The unexpected emergence of pandemic H1N1, coupled with shrinking state budgets in a crumbling economy, exposed problems with the public health infrastructure, including a lack of real-time coordinated disease surveillance and laboratory testing, outdated vaccine production techniques, limited hospital surge capacity, and a smaller public health workforce, the report stated.

It urged increases in funding for preparedness and efforts to solidify the public health infrastructure, even in the face of waning H1N1 activity.

"As the second wave of H1N1 starts to dissipate, it doesn't mean we can let down our defenses," said Richard Hamburg, deputy director of TFAH, in a statement. "In fact, it's time to double down and provide a sustained investment in the underlying infrastructure, so we will be prepared for the next emergency and the one after that."

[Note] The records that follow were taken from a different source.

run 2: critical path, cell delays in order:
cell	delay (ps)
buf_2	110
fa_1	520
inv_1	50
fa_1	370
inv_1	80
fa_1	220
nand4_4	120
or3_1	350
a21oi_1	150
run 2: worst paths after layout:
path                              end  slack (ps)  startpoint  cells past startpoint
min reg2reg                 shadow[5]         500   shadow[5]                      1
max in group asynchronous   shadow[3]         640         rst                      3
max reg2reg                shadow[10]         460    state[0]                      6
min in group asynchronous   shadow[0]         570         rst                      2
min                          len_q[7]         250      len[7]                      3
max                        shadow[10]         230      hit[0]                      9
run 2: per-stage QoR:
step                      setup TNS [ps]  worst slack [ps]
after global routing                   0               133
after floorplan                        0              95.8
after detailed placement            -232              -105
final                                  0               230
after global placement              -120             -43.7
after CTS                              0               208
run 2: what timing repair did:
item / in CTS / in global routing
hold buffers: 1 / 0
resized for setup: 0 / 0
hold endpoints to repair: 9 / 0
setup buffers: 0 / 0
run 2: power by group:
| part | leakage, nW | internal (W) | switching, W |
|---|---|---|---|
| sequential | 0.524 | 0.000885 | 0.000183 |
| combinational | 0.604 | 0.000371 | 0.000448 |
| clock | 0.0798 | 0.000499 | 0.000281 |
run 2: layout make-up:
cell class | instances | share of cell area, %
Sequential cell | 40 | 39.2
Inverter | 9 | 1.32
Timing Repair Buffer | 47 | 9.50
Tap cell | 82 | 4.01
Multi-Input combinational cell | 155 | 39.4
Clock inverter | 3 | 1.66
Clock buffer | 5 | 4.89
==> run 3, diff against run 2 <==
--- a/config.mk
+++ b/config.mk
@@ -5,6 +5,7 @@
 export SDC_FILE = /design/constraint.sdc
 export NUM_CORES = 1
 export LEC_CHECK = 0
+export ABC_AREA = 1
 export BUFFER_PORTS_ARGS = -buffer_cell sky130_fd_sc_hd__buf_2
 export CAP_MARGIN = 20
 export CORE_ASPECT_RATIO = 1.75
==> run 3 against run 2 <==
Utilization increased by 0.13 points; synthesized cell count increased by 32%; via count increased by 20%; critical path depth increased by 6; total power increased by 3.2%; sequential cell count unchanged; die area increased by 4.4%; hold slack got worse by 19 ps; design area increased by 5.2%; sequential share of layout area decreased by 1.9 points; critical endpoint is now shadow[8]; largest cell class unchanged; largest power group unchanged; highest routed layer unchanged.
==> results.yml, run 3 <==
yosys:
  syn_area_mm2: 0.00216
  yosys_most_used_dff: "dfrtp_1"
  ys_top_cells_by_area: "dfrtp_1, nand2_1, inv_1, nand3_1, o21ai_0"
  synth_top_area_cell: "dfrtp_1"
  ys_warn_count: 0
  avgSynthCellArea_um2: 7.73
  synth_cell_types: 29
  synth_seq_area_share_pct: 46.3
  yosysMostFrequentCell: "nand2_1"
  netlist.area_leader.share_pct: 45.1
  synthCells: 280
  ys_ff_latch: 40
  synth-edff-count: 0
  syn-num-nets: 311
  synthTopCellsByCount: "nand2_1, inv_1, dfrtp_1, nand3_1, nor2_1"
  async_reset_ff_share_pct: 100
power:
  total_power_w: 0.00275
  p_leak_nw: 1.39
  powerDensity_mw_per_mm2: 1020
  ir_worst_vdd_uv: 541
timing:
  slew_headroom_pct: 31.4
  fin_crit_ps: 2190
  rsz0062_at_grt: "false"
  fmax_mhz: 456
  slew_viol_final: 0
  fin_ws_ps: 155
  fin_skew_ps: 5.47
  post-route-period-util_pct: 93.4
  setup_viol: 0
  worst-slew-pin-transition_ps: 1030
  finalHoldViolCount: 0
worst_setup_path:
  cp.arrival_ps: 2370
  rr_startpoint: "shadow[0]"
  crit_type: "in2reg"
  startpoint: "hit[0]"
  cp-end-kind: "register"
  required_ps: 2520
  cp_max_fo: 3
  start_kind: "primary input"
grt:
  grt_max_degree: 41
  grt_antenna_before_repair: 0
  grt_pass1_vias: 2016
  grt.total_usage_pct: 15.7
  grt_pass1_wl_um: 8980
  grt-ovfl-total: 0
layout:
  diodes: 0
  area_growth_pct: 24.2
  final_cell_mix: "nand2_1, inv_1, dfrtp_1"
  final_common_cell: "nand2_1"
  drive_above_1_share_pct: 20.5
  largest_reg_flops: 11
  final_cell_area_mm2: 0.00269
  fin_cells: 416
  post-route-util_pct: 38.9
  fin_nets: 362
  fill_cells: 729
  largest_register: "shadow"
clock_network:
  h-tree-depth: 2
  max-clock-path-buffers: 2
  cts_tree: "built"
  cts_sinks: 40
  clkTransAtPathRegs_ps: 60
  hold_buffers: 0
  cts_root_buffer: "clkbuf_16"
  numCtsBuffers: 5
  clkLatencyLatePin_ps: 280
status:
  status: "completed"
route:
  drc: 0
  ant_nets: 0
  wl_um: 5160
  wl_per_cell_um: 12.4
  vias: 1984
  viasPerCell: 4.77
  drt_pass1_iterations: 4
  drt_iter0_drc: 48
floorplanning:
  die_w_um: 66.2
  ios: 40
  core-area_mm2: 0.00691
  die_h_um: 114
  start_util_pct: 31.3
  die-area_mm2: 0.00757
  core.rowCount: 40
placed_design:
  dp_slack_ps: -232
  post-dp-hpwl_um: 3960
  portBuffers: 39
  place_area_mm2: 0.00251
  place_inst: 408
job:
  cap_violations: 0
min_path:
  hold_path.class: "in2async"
===== src/rtl/seq_divider.sv =====
// Iterative radix-2 restoring divider with start/done handshake; WIDTH cycles per division.
// Optional signed operation is enabled by defining SEQ_DIV_SIGNED_EN.
module seq_divider
  import arith_pkg::*;
#(
  parameter int WIDTH = 8
) (
  input  logic             clk,
  input  logic             rst_n,
  input  logic             start,
  input  logic [WIDTH-1:0] dividend,
  input  logic [WIDTH-1:0] divisor,
`ifdef SEQ_DIV_SIGNED_EN
  input  logic             signed_op,
`endif
  output logic [WIDTH-1:0] quotient,
  output logic [WIDTH-1:0] remainder,
  output logic             busy,
  output logic             done,
  output logic             div_by_zero,
  output logic             overflow
);

  localparam int ITER_W = iterW(WIDTH);
  localparam logic [ITER_W-1:0] LAST_ITER = ITER_W'(WIDTH - 1);
  localparam logic [WIDTH-1:0] MIN_VAL = {1'b1, {(WIDTH - 1){1'b0}}};

  div_state_e state_q, state_d;
  logic [WIDTH-1:0]  remAcc_q, remAcc_d;
  logic [WIDTH-1:0]  qSh_q, qSh_d;
  logic [WIDTH-1:0]  divisor_q, divisor_d;
  logic [ITER_W-1:0] iter_q, iter_d;
  logic              zeroDiv_q, zeroDiv_d;
  logic              negQ_q, negQ_d;
  logic              negR_q, negR_d;
  logic              ovfPend_q, ovfPend_d;
  logic [WIDTH-1:0]  quotient_q, quotient_d;
  logic [WIDTH-1:0]  remainder_q, remainder_d;
  logic              divByZero_q, divByZero_d;
  logic              overflow_q, overflow_d;

  logic             signedOp;
  logic             dividendNeg, divisorNeg, divisorZero;
  logic [WIDTH-1:0] dividendMag, divisorMag;
  logic [WIDTH-1:0] stepRem, qShNext;
  logic             stepBit;

`ifdef SEQ_DIV_SIGNED_EN
  assign signedOp = signed_op;
`else
  assign signedOp = 1'b0;
`endif

  assign divisorZero = (divisor == '0);
  assign dividendNeg = signedOp && dividend[WIDTH-1];
  assign divisorNeg  = signedOp && divisor[WIDTH-1];
  assign dividendMag = dividendNeg ? (~dividend + 1'b1) : dividend;
  assign divisorMag  = divisorNeg ? (~divisor + 1'b1) : divisor;

  div_step #(.WIDTH(WIDTH)) u_step (
    .rem_in (remAcc_q),
    .bit_in (qSh_q[WIDTH-1]),
    .divisor(divisor_q),
    .rem_out(stepRem),
    .q_bit  (stepBit)
  );

  assign qShNext = {qSh_q[WIDTH-2:0], stepBit};

  // A zero divisor still spends one CALC cycle so its done lands one edge after accept;
  // the raw dividend is kept in qSh so it can be returned as the remainder.
  always_comb begin
    state_d     = state_q;
    remAcc_d    = remAcc_q;
    qSh_d       = qSh_q;
    divisor_d   = divisor_q;
    iter_d      = iter_q;
    zeroDiv_d   = zeroDiv_q;
    negQ_d      = negQ_q;
    negR_d      = negR_q;
    ovfPend_d   = ovfPend_q;
    quotient_d  = quotient_q;
    remainder_d = remainder_q;
    divByZero_d = divByZero_q;
    overflow_d  = overflow_q;

    case (state_q)
      IDLE, DONE: begin
        if (start) begin
          state_d   = CALC;
          remAcc_d  = '0;
          iter_d    = '0;
          divisor_d = divisorMag;
          zeroDiv_d = divisorZero;
          qSh_d     = divisorZero ? dividend : dividendMag;
          negQ_d    = !divisorZero && (dividendNeg ^ divisorNeg);
          negR_d    = !divisorZero && dividendNeg;
          ovfPend_d = signedOp && (dividend == MIN_VAL) && (&divisor);
        end else if (state_q == DONE) begin
          state_d = IDLE;
        end
      end

      CALC: begin
        if (zeroDiv_q) begin
          state_d     = DONE;
          quotient_d  = '1;
          remainder_d = qSh_q;
          divByZero_d = 1'b1;
          overflow_d  = 1'b0;
        end else begin
          remAcc_d = stepRem;
          qSh_d    = qShNext;
          iter_d   = iter_q + 1'b1;
          if (iter_q == LAST_ITER) begin
            state_d     = DONE;
            quotient_d  = negQ_q ? (~qShNext + 1'b1) : qShNext;
            remainder_d = negR_q ? (~stepRem + 1'b1) : stepRem;
            divByZero_d = 1'b0;
            overflow_d  = ovfPend_q;
          end
        end
      end

      default: state_d = IDLE;
    endcase
  end

  always_ff @(posedge clk) begin
    if (!rst_n) begin
      state_q     <= IDLE;
      remAcc_q    <= '0;
      qSh_q       <= '0;
      divisor_q   <= '0;
      iter_q      <= '0;
      zeroDiv_q   <= 1'b0;
      negQ_q      <= 1'b0;
      negR_q      <= 1'b0;
      ovfPend_q   <= 1'b0;
      quotient_q  <= '0;
      remainder_q <= '0;
      divByZero_q <= 1'b0;
      overflow_q  <= 1'b0;
    end else begin
      state_q     <= state_d;
      remAcc_q    <= remAcc_d;
      qSh_q       <= qSh_d;
      divisor_q   <= divisor_d;
      iter_q      <= iter_d;
      zeroDiv_q   <= zeroDiv_d;
      negQ_q      <= negQ_d;
      negR_q      <= negR_d;
      ovfPend_q   <= ovfPend_d;
      quotient_q  <= quotient_d;
      remainder_q <= remainder_d;
      divByZero_q <= divByZero_d;
      overflow_q  <= overflow_d;
    end
  end

  assign busy        = (state_q == CALC);
  assign done        = (state_q == DONE);
  assign quotient    = quotient_q;
  assign remainder   = remainder_q;
  assign div_by_zero = divByZero_q;
  assign overflow    = overflow_q;

endmodule
--- config.mk ---
export PLATFORM = sky130hd
export DESIGN_NAME = mdata_gen
export DESIGN_NICKNAME = d
export VERILOG_FILES = /design/src/rtl/mdata_gen.sv
export SDC_FILE = /design/constraint.sdc
export NUM_CORES = 1
export LEC_CHECK = 0
export BUFFER_PORTS_ARGS = -buffer_cell sky130_fd_sc_hd__buf_2
export CORE_ASPECT_RATIO = 2
export CORE_MARGIN = 2
export CORE_UTILIZATION = 54
export CTS_BUF_LIST = sky130_fd_sc_hd__clkbuf_8 sky130_fd_sc_hd__clkbuf_16
export DETAILED_ROUTE_END_ITERATION = 6
export GPL_TIMING_DRIVEN = 0
export PLACE_DENSITY = 0.83
export REMOVE_ABC_BUFFERS = 1
export SYNTH_ARGS = -nofsm -noshare
export SYNTH_HDL_FRONTEND = slang
export SYNTH_SLANG_ARGS = --single-unit
--- constraint.sdc ---
create_clock -name clk -period 5.8 [get_ports clk]
set_input_delay 0.29 -clock clk [delete_from_list [all_inputs] [get_ports clk]]
set_output_delay 0.29 -clock clk [all_outputs]
set_load 0.1 [all_outputs]
--- src/rtl/mdata_gen.sv ---
// Multi-channel burst pattern generator with per-channel valid/ready handshake.
// Define MDATA_GEN_LFSR_EN to build the Galois LFSR pattern for mode 1; otherwise mode 1 is a counter.
//
// state   | meaning
// --------+-----------------------------------------------------------------
// S_IDLE  | waiting for start; outputs idle, start latches configuration
// S_RUN   | offering words on every channel until burst_len or stop
// S_DRAIN | stop seen; only words already offered may still transfer
// S_DONE  | one-cycle completion pulse, then back to S_IDLE
module mdata_gen #(
  parameter int                WIDTH     = 8,
  parameter int                CHANNELS  = 2,
  parameter logic [WIDTH-1:0]  LFSR_TAPS = WIDTH'('hB8)
) (
  input  logic                        clk,
  input  logic                        rst,
  input  logic                        start,
  input  logic                        stop,
  input  logic [1:0]                  mode,
  input  logic [WIDTH-1:0]            seed,
  input  logic [15:0]                 burst_len,
  output logic [CHANNELS*WIDTH-1:0]   dout,
  output logic [CHANNELS-1:0]         dvalid,
  input  logic [CHANNELS-1:0]         dready,
  output logic                        busy,
  output logic                        done
);

  typedef enum logic [1:0] {
    S_IDLE  = 2'd0,
    S_RUN   = 2'd1,
    S_DRAIN = 2'd2,
    S_DONE  = 2'd3
  } state_t;

  localparam logic [1:0] M_COUNT = 2'd0;
`ifdef MDATA_GEN_LFSR_EN
  localparam logic [1:0] M_LFSR  = 2'd1;
`endif
  localparam logic [1:0] M_CONST = 2'd2;
  localparam logic [1:0] M_WALK  = 2'd3;

  state_t                          state;
  logic [1:0]                      mode_q;
  logic [15:0]                     len_q;
  logic [CHANNELS-1:0][WIDTH-1:0]  val;
  logic [CHANNELS-1:0][15:0]       cnt;

  logic [CHANNELS-1:0]             xfer;
  logic [CHANNELS-1:0]             fin;
  logic [CHANNELS-1:0]             dvalid_run_nxt;
  logic [CHANNELS-1:0]             dvalid_drain_nxt;
  logic [CHANNELS-1:0][15:0]       cnt_inc;

  function automatic logic [WIDTH-1:0] init_val(input logic [1:0] m,
                                                input logic [WIDTH-1:0] s,
                                                input int n);
    logic [WIDTH-1:0] v;
    v = s + WIDTH'(n);
    case (m)
`ifdef MDATA_GEN_LFSR_EN
      M_LFSR: begin
        v = s ^ WIDTH'(n);
        if (v == '0) v = WIDTH'(1);
      end
`endif
      M_CONST: v = s;
      M_WALK:  v = WIDTH'(1) << (n % WIDTH);
      default: v = s + WIDTH'(n);
    endcase
    return v;
  endfunction

  function automatic logic [WIDTH-1:0] next_val(input logic [1:0] m,
                                                input logic [WIDTH-1:0] v);
    logic [WIDTH-1:0] r;
    r = v + WIDTH'(1);
    case (m)
`ifdef MDATA_GEN_LFSR_EN
      M_LFSR:  r = (v >> 1) ^ (v[0] ? LFSR_TAPS : '0);
`endif
      M_CONST: r = v;
      M_WALK:  r = {v[WIDTH-2:0], v[WIDTH-1]};
      default: r = v + WIDTH'(1);
    endcase
    return r;
  endfunction

  // fin marks the transfer that delivers a channel's last word of a bounded burst
  always_comb begin
    xfer             = dvalid & dready;
    fin              = '0;
    cnt_inc          = cnt;
    for (int n = 0; n < CHANNELS; n++) begin
      if (cnt[n] != 16'hFFFF) cnt_inc[n] = cnt[n] + 16'd1;
      fin[n] = xfer[n] && (len_q != 16'd0) && (cnt[n] + 16'd1 == len_q);
    end
    dvalid_run_nxt   = dvalid & ~fin;
    dvalid_drain_nxt = dvalid & ~xfer;
  end

  assign busy = (state != S_IDLE);
  assign dout = val;

  always_ff @(posedge clk) begin
    if (rst) begin
      state  <= S_IDLE;
      mode_q <= M_COUNT;
      len_q  <= '0;
      val    <= '0;
      cnt    <= '0;
      dvalid <= '0;
      done   <= 1'b0;
    end else begin
      done <= 1'b0;
      for (int n = 0; n < CHANNELS; n++) begin
        if (xfer[n]) begin
          val[n] <= next_val(mode_q, val[n]);
          cnt[n] <= cnt_inc[n];
        end
      end

      case (state)
        S_IDLE: begin
          if (start) begin
            mode_q <= mode;
            len_q  <= burst_len;
            for (int n = 0; n < CHANNELS; n++) begin
              val[n] <= init_val(mode, seed, n);
              cnt[n] <= '0;
            end
            dvalid <= '1;
            state  <= S_RUN;
          end
        end

        S_RUN: begin
          // a stop landing on the last outstanding transfer skips DRAIN
          if (stop) begin
            dvalid <= dvalid_drain_nxt;
            if (dvalid_drain_nxt == '0) begin
              state <= S_DONE;
              done  <= 1'b1;
            end else begin
              state <= S_DRAIN;
            end
          end else begin
            dvalid <= dvalid_run_nxt;
            if (dvalid_run_nxt == '0) begin
              state <= S_DONE;
              done  <= 1'b1;
            end
          end
        end

        S_DRAIN: begin
          dvalid <= dvalid_drain_nxt;
          if (dvalid_drain_nxt == '0) begin
            state <= S_DONE;
            done  <= 1'b1;
          end
        end

        S_DONE: begin
          state <= S_IDLE;
        end

        default: begin
          state  <= S_IDLE;
          dvalid <= '0;
        end
      endcase
    end
  end

endmodule
File: config.mk
export PLATFORM = sky130hd
export DESIGN_NAME = alu_ctrl_seq
export DESIGN_NICKNAME = d
export VERILOG_FILES = /design/src/rtl/alu_ctrl_pkg.sv /design/src/rtl/alu_ctrl_decode.sv /design/src/rtl/alu_ctrl_seq.sv
export SDC_FILE = /design/constraint.sdc
export NUM_CORES = 1
export LEC_CHECK = 0
export ABC_AREA = 1
export BUFFER_PORTS_ARGS = -buffer_cell sky130_fd_sc_hd__buf_2
export CAP_MARGIN = 30
export CORE_AREA = 2 2 39 41
export DETAILED_ROUTE_END_ITERATION = 8
export DIE_AREA = 0 0 41 43
export GPL_ROUTABILITY_DRIVEN = 0
export HOLD_SLACK_MARGIN = 0.06
export PLACE_DENSITY = 0.53
export SLEW_MARGIN = 20
export SYNTH_ARGS = -nofsm -noshare
export SYNTH_HDL_FRONTEND = slang
export SYNTH_SLANG_ARGS = --single-unit
export TNS_END_PERCENT = 5
File: constraint.sdc
create_clock -name clk -period 1 [get_ports clk]
set_input_delay 0.05 -clock clk [delete_from_list [all_inputs] [get_ports clk]]
set_output_delay 0.05 -clock clk [all_outputs]
set_load 0.01 [all_outputs]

The 10 indicators and how states performed in 2009:

Antiviral stockpiling: 13 states purchased less than half of their share of federally subsidized antivirals to stockpile for an influenza pandemic.

Hospital preparedness/hospital bed availability reporting: 10 states and the District of Columbia report weekly data for at least 50 percent of the hospitals within their jurisdiction to the National Hospital Available Beds for Emergencies and Disasters System, which is required by the Department of Health and Human Service's Assistant Secretary for Preparedness and Response.

Lab pick-up and delivery services for public health laboratories: 13 states do not have the capacity for timely transportation of samples around the clock to an appropriate public health Laboratory Response Network reference lab.

Surge workforce capacity in public health laboratories: 12 states and the District of Columbia do not have enough staff to work five 12-hour days for six to eight weeks in response to an infectious disease outbreak.

Biosurveillance: Six states do not have a disease surveillance system compatible with the CDC's National Electronic Disease Surveillance System.

Food safety: 14 states were not able to identify the pathogen responsible for reported foodborne disease outbreaks at a rate that met or exceeded the national average of 46 percent.

Medical Reserve Corps readiness: Nine states do not meet criteria for readiness, which include the presence of a state coordinator, compliance with the National Incident Management System guidelines, and integration with the state Emergency System for Advance Registration of Volunteer Health Professionals.

Community resiliency as it pertains to children and preparedness: 20 states and the District of Columbia require all licensed childcare facilities to have a multi-hazard written evacuation and relocation plan.

Legal preparedness: 19 states have not adopted entity emergency liability protections or have made no formal determination under existing law.

Public health funding commitment: 27 states cut funding for public health from budgets from 2007-08 to 2008-09.

The report authors recommended that funding be restored for emergency preparedness -- federal preparedness funds have dropped by 27 percent since 2005 -- to help address remaining deficiencies.

They also recommended:

Improvements in surge capacity;

Increased accountability and transparency of public health agencies, which should include a publicly available H1N1 after-action report;

Improvements in community preparedness, including additional measures to reach out quickly to high-risk populations and to address disparities based on income or race;

Development of full legal preparedness for public health emergencies at the state level, including liability protections for healthcare workers and mandates that insurance companies cover vaccines;

Establishment of sick-leave policies.